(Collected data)

## src/hdl/c8eu_pkg.sv

```systemverilog
package c8eu_pkg;

  localparam int STACK_DEPTH = 16;
  localparam int STACK_AW    = (STACK_DEPTH > 1) ? $clog2(STACK_DEPTH) : 1;
  localparam int STACK_DW    = $clog2(STACK_DEPTH + 1);
  localparam int NUM_REGS    = 16;
  localparam int REG_AW      = $clog2(NUM_REGS);

  localparam logic [REG_AW-1:0] FLAG_REG = REG_AW'(NUM_REGS - 1);
  localparam logic [11:0]       PC_START = 12'd512;
  localparam logic [11:0]       PC_SKIP  = 12'd2;

  localparam logic [4:0] OP_LD    = 5'd0;
  localparam logic [4:0] OP_OR    = 5'd1;
  localparam logic [4:0] OP_XOR   = 5'd2;
  localparam logic [4:0] OP_AND   = 5'd3;
  localparam logic [4:0] OP_ADD   = 5'd4;
  localparam logic [4:0] OP_SUB   = 5'd5;
  localparam logic [4:0] OP_SHR   = 5'd6;
  localparam logic [4:0] OP_SHL   = 5'd7;
  localparam logic [4:0] OP_SE    = 5'd8;
  localparam logic [4:0] OP_SNE   = 5'd9;
  localparam logic [4:0] OP_JP    = 5'd10;
  localparam logic [4:0] OP_CALL  = 5'd11;
  localparam logic [4:0] OP_RET   = 5'd12;
  localparam logic [4:0] OP_LDI   = 5'd13;
  localparam logic [4:0] OP_ADDI  = 5'd14;
  localparam logic [4:0] OP_RD_DT = 5'd15;
  localparam logic [4:0] OP_WR_DT = 5'd16;
  localparam logic [4:0] OP_WR_ST = 5'd17;

  typedef struct packed {
    logic [4:0]        op;
    logic [REG_AW-1:0] reg_index;
    logic [7:0]        value;
    logic [7:0]        value_two;
    logic [11:0]       target_address;
  } item_t;

  typedef struct packed {
    logic [11:0] program_counter;
    logic [7:0]  reg_result;
    logic [7:0]  flag_reg;
    logic [15:0] index_value;
    logic [7:0]  delay_value;
    logic [7:0]  sound_value;
    logic        stack_error;
  } result_t;

endpackage

```

## src/hdl/c8eu_ram.sv

```systemverilog
module c8eu_ram #(
  parameter int WIDTH = 8,
  parameter int DEPTH = 16,
  parameter int AW    = (DEPTH > 1) ? $clog2(DEPTH) : 1
) (
  input  logic             clk,
  input  logic             we,
  input  logic [AW-1:0]    waddr,
  input  logic [WIDTH-1:0] wdata,
  input  logic             re,
  input  logic [AW-1:0]    raddr,
  output logic [WIDTH-1:0] rdata
);

  logic [WIDTH-1:0] mem [DEPTH];

  // read-first: a read at the written address returns the old word
  always_ff @(posedge clk) begin
    if (we) begin
      mem[waddr] <= wdata;
    end
    if (re) begin
      rdata <= mem[raddr];
    end
  end

endmodule

```

## src/hdl/chip8_register_execute_unit.sv

```systemverilog
// Items are registered into the execute stage; results go to a 3-entry result queue.
// Throughput: one item per cycle unless stalled; the register file and the return stack
//   are synchronous RAMs read at transfer and written back next cycle, with forwarding.
// Reset (rst, synchronous): V0..VF, index, timers and stack depth to 0, pc to 512;
//   V0..VE read as 0 through per-register written flags until first written.
//   Return stack contents are left as they are. No clearing pass.
module chip8_register_execute_unit (
  input  logic              clk,
  input  logic              rst,
  input  logic              item_valid,
  output logic              item_stall,
  input  c8eu_pkg::item_t   item,
  output logic              result_valid,
  input  logic              result_stall,
  output c8eu_pkg::result_t result
);
  import c8eu_pkg::*;

  localparam int QDEPTH = 3;
  localparam logic [STACK_DW-1:0] STACK_FULL = STACK_DW'(STACK_DEPTH);

  // execute stage
  logic        s1_valid;
  item_t       s1;

  // architectural state outside the RAMs
  logic [11:0]         pc;
  logic [15:0]         index_reg;
  logic [7:0]          delay_t;
  logic [7:0]          sound_t;
  logic [7:0]          vf;
  logic [STACK_DW-1:0] depth;
  logic [NUM_REGS-1:0] gp_vld;

  logic [11:0]         pc_next;
  logic [15:0]         index_next;
  logic [7:0]          delay_next;
  logic [7:0]          sound_next;
  logic [7:0]          vf_next;
  logic [STACK_DW-1:0] depth_next;

  // forwarding of the write made at the same edge as the RAM read
  logic                gp_fwd_en;
  logic [REG_AW-1:0]   gp_fwd_addr;
  logic [7:0]          gp_fwd_data;
  logic                stk_fwd_en;
  logic [STACK_AW-1:0] stk_fwd_addr;
  logic [11:0]         stk_fwd_data;

  logic [7:0]          gp_rdata;
  logic [11:0]         stk_rdata;

  logic                accept;
  logic [7:0]          rx;
  logic [11:0]         stk_top;
  logic [STACK_DW-1:0] depth_m1;
  logic [STACK_DW-1:0] rd_depth;
  logic [7:0]          res;
  logic                wr_x;
  logic                flag_wr;
  logic                flag_val;
  logic                push;
  logic                err;
  logic [8:0]          sum9;
  logic                gp_we;
  result_t             s1_result;

  // result queue
  result_t     q [QDEPTH];
  logic [1:0]  q_wr;
  logic [1:0]  q_rd;
  logic [1:0]  q_count;
  logic [2:0]  in_flight;
  logic        q_pop;

  assign in_flight  = {1'b0, q_count} + {2'b00, s1_valid};
  assign item_stall = (in_flight >= 3'(QDEPTH));
  assign accept     = item_valid && !item_stall;

  assign depth_m1 = depth - 1'b1;
  assign rd_depth = depth_next - 1'b1;

  // a register never written since reset reads as zero
  assign rx = (s1.reg_index == FLAG_REG) ? vf :
              (gp_fwd_en && gp_fwd_addr == s1.reg_index) ? gp_fwd_data :
              gp_vld[s1.reg_index] ? gp_rdata : 8'h00;
  assign stk_top = (stk_fwd_en && stk_fwd_addr == depth_m1[STACK_AW-1:0]) ?
                   stk_fwd_data : stk_rdata;
  assign sum9 = {1'b0, rx} + {1'b0, s1.value};

  always_comb begin
    pc_next    = pc;
    index_next = index_reg;
    delay_next = delay_t;
    sound_next = sound_t;
    depth_next = depth;
    res        = rx;
    wr_x       = 1'b0;
    flag_wr    = 1'b0;
    flag_val   = 1'b0;
    push       = 1'b0;
    err        = 1'b0;
    if (s1_valid) begin
      unique case (s1.op)
        OP_LD:  begin res = s1.value;       wr_x = 1'b1; end
        OP_OR:  begin res = rx | s1.value;  wr_x = 1'b1; end
        OP_XOR: begin res = rx ^ s1.value;  wr_x = 1'b1; end
        OP_AND: begin res = rx & s1.value;  wr_x = 1'b1; end
        OP_ADD: begin
          res      = sum9[7:0];
          wr_x     = 1'b1;
          flag_wr  = 1'b1;
          flag_val = sum9[8];
        end
        OP_SUB: begin
          res      = rx - s1.value;
          wr_x     = 1'b1;
          flag_wr  = 1'b1;
          flag_val = (rx >= s1.value);
        end
        OP_SHR: begin
          res      = {1'b0, rx[7:1]};
          wr_x     = 1'b1;
          flag_wr  = 1'b1;
          flag_val = rx[0];
        end
        OP_SHL: begin
          res      = {rx[6:0], 1'b0};
          wr_x     = 1'b1;
          flag_wr  = 1'b1;
          flag_val = rx[7];
        end
        OP_SE: begin
          if (s1.value == s1.value_two) begin
            pc_next = pc + PC_SKIP;
          end
        end
        OP_SNE: begin
          if (s1.value != s1.value_two) begin
            pc_next = pc + PC_SKIP;
          end
        end
        OP_JP:  pc_next = s1.target_address;
        OP_CALL: begin
          if (depth >= STACK_FULL) begin
            err = 1'b1;
          end else begin
            push       = 1'b1;
            depth_next = depth + 1'b1;
            pc_next    = s1.target_address;
          end
        end
        OP_RET: begin
          if (depth == '0) begin
            err = 1'b1;
          end else begin
            depth_next = depth_m1;
            pc_next    = stk_top;
          end
        end
        OP_LDI:   index_next = {4'b0000, s1.target_address};
        OP_ADDI:  index_next = index_reg + {8'b0, rx};
        OP_RD_DT: begin res = delay_t; wr_x = 1'b1; end
        OP_WR_DT: delay_next = rx;
        OP_WR_ST: sound_next = s1.value;
        default: ;
      endcase
    end

    // flag write lands after the Vx write
    vf_next = vf;
    if (wr_x && s1.reg_index == FLAG_REG) begin
      vf_next = res;
    end
    if (flag_wr) begin
      vf_next = {7'b0, flag_val};
    end
  end

  assign gp_we = s1_valid && wr_x && (s1.reg_index != FLAG_REG);

  always_comb begin
    s1_result.program_counter = pc_next;
    s1_result.reg_result      = (s1.reg_index == FLAG_REG) ? vf_next : (wr_x ? res : rx);
    s1_result.flag_reg        = vf_next;
    s1_result.index_value     = index_next;
    s1_result.delay_value     = delay_next;
    s1_result.sound_value     = sound_next;
    s1_result.stack_error     = err;
  end

  c8eu_ram #(
    .WIDTH (8),
    .DEPTH (NUM_REGS)
  ) u_gp_ram (
    .clk   (clk),
    .we    (gp_we),
    .waddr (s1.reg_index),
    .wdata (res),
    .re    (accept),
    .raddr (item.reg_index),
    .rdata (gp_rdata)
  );

  c8eu_ram #(
    .WIDTH (12),
    .DEPTH (STACK_DEPTH)
  ) u_stack_ram (
    .clk   (clk),
    .we    (push),
    .waddr (depth[STACK_AW-1:0]),
    .wdata (pc),
    .re    (accept),
    .raddr (rd_depth[STACK_AW-1:0]),
    .rdata (stk_rdata)
  );

  always_ff @(posedge clk) begin
    if (rst) begin
      s1_valid   <= 1'b0;
      pc         <= PC_START;
      index_reg  <= '0;
      delay_t    <= '0;
      sound_t    <= '0;
      vf         <= '0;
      depth      <= '0;
      gp_vld     <= '0;
      gp_fwd_en  <= 1'b0;
      stk_fwd_en <= 1'b0;
    end else begin
      s1_valid   <= accept;
      pc         <= pc_next;
      index_reg  <= index_next;
      delay_t    <= delay_next;
      sound_t    <= sound_next;
      vf         <= vf_next;
      depth      <= depth_next;
      if (gp_we) begin
        gp_vld[s1.reg_index] <= 1'b1;
      end
      gp_fwd_en  <= gp_we;
      stk_fwd_en <= push;
    end
  end

  always_ff @(posedge clk) begin
    if (accept) begin
      s1 <= item;
    end
    gp_fwd_addr  <= s1.reg_index;
    gp_fwd_data  <= res;
    stk_fwd_addr <= depth[STACK_AW-1:0];
    stk_fwd_data <= pc;
  end

  // result queue
  assign result_valid = (q_count != 2'd0);
  assign result       = q[q_rd];
  assign q_pop        = result_valid && !result_stall;

  always_ff @(posedge clk) begin
    if (rst) begin
      q_wr    <= '0;
      q_rd    <= '0;
      q_count <= '0;
    end else begin
      if (s1_valid) begin
        q_wr <= (q_wr == 2'(QDEPTH - 1)) ? 2'd0 : q_wr + 2'd1;
      end
      if (q_pop) begin
        q_rd <= (q_rd == 2'(QDEPTH - 1)) ? 2'd0 : q_rd + 2'd1;
      end
      q_count <= q_count + {1'b0, s1_valid} - {1'b0, q_pop};
    end
  end

  always_ff @(posedge clk) begin
    if (s1_valid) begin
      q[q_wr] <= s1_result;
    end
  end

endmodule

```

- Your task -
If a line in the data above includes the string "output", copy it.

- Result for this task -
  output logic [WIDTH-1:0] rdata
  output logic              item_stall,
  output logic              result_valid,
  output c8eu_pkg::result_t result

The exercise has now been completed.